Task description: From the line containing "set_clock_uncertainty 0.2 [all_clocks]" to the final line of the listing, restate each line word for word and add nothing.
►
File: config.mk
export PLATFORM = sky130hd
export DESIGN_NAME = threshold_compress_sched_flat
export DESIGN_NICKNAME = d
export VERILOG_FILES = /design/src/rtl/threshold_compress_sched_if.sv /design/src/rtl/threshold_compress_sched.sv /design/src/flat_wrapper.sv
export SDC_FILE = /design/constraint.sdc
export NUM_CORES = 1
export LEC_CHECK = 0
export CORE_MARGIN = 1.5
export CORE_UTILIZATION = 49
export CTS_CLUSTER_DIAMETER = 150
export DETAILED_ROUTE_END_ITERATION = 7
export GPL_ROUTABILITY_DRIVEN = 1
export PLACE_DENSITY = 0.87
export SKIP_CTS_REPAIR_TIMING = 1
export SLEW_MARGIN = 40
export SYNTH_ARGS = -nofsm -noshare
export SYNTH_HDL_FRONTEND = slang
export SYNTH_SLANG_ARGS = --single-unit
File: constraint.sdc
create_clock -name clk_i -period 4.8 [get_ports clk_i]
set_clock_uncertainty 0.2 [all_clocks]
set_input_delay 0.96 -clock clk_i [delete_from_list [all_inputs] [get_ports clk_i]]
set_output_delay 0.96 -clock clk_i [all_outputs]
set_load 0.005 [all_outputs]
◄
Expected output:
set_clock_uncertainty 0.2 [all_clocks]
set_input_delay 0.96 -clock clk_i [delete_from_list [all_inputs] [get_ports clk_i]]
set_output_delay 0.96 -clock clk_i [all_outputs]
set_load 0.005 [all_outputs]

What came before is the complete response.